From this work, and as we have previously suggested (see Lyle & Cushion 2010; Cushion & Lyle 2010), there is now a considerable landscape of coaching research with a bewildering range of theoretical and empirical perspectives and insights into coaching. Despite this apparent depth of empirical work, we remain surprised that there is still a lack of in-depth understanding of coaching and a clear conceptual underpinning with which to inform coaching practice and coach education. Despite our research efforts, and a degree of ‘clustering’ of ideas around, for example, ‘coach effectiveness’ and ‘decision making’, these remain contested notions, leaving us with little consensus or clarity about the nature of coaching.

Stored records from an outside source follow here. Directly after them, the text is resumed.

==> /design/flow/design.v <==
module ImmGen(
    input  wire [31:0] InstCode,
    output reg  [31:0] ImmOut
);
    wire [6:0] opcode = InstCode[6:0];
    always @(*) begin
        case (opcode)
            7'b0010011:  
                ImmOut = {{20{InstCode[31]}}, InstCode[31:20]};
            7'b0100011:  
                ImmOut = {{20{InstCode[31]}}, InstCode[31:25], InstCode[11:7]};
            7'b1100011:  
                ImmOut = {{19{InstCode[31]}}, InstCode[31], InstCode[7], InstCode[30:25], InstCode[11:8], 1'b0};
            7'b0110111:  
                ImmOut = {InstCode[31:12], 12'h000};
            7'b1101111:  
                ImmOut = {{11{InstCode[31]}}, InstCode[31], InstCode[19:12], InstCode[20], InstCode[30:21], 1'b0};
            default: ImmOut = 32'h00;
        endcase
    end
endmodule
==> design/flow/design.v <==
module ALU (
    input  wire [31:0] a,
    input  wire [31:0] b,
    input  wire [3:0]  ALU_Operation,
    output reg  [31:0] Result,
    output reg         Carry_out,
    output reg         zero,
    output reg         overflow
);
always @(*) begin
    Carry_out = 1'b0;
    overflow  = 1'b0;
    case(ALU_Operation)
        4'b0000: Result = a & b;
        4'b0001: Result = a | b;
        default: begin  
            Result = $signed(a) + $signed(b);
            Carry_out = ({1'b0, a} + {1'b0, b}) >> 32;
            overflow = (a[31] == b[31]) & (a[31] != Result[31]);
        end
        4'b0110: begin
            Result = $signed(a) - $signed(b);
            overflow = (a[31] != b[31]) & (a[31] != Result[31]);
        end
        4'b0111: Result = $signed(a) < $signed(b);
        4'b1100: Result = ~(a | b);
        4'b1111: Result = a == b;
    endcase
    zero = Result == 32'h00000000;
end
endmodule
==> design/flow/run.sh <==
#!/bin/bash
# OpenROAD 26Q1-2900-gdf79404cd8, Yosys 0.63+post, stock flow scripts
make -C /OpenROAD-flow-scripts/flow DESIGN_CONFIG=/design/flow/config.mk WORK_HOME=/design/flow/orfs finish
==> design/flow/config.mk <==
export PLATFORM = sky130hd
export DESIGN_NAME = ALU
export DESIGN_NICKNAME = ALU
export VERILOG_FILES = /design/flow/design.v
export SDC_FILE = /design/flow/constraint.sdc
export NUM_CORES = 4
export LEC_CHECK = 1
export CORE_UTILIZATION = 50
==> design/flow/constraint.sdc <==
current_design ALU

set clk_period 15.4
set clk_io_pct 0.2

create_clock -name clk0 -period $clk_period

set non_clock_inputs [all_inputs -no_clocks]
set_input_delay [expr $clk_period * $clk_io_pct] -clock clk0 $non_clock_inputs
set_output_delay [expr $clk_period * $clk_io_pct] -clock clk0 [all_outputs]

Cited in our earlier review of the ‘state of the field’ (Lyle & Cushion 2010), but still useful, is Ward and Barrett’s (2002) test of the utility and value of research to a practice community, which asks the extent to which its findings are (a) used as recommended practices in the preparation of practitioners; and (b) incorporated by practitioners in everyday practice. There are positive research examples to be found of interventions in coach education and coaching practice – but no evidence for the systematic application of these, or any other findings, in the development of coaching practice or coach education in terms of either methodology or results. As a result, the increased research attention devoted to coaching, with its considerable weight of research studies and the level of conceptual and theoretical development in coaching, has had little apparent impact on coaching practice or coach education and a somewhat disheartening picture of the ‘effectiveness’ of coaching research to impact practice can be drawn – we have yet to distinguish between our knowledge of how coaches operate and our capacity to describe this, or indeed how we educate and develop coaches.
KEY CONCEPT
There is a lack of in-depth understanding of coaching and a clear conceptual underpinning with which to inform coaching practice and coach education.
There are positive research examples to be found of interventions in coach education and coaching practice – but no evidence for the systematic application of these, or any other findings, in the development of coaching practice or coach education in terms of either methodology or results.
The purpose of this chapter is to give some consideration to why research is a low-impact endeavour when it comes to influencing coach education and coaching practice. It is not to conduct a ‘review of literature’ as such, but to provide some insight to, and suggest possible reasons for, the current impotence of coaching research in generating impact on practice. The chapter then goes on to develop a research agenda for coaching and considers the research process pertaining to coaching, the nature of the coaching process and assertions about coaching from which to demonstrate the generation of research questions.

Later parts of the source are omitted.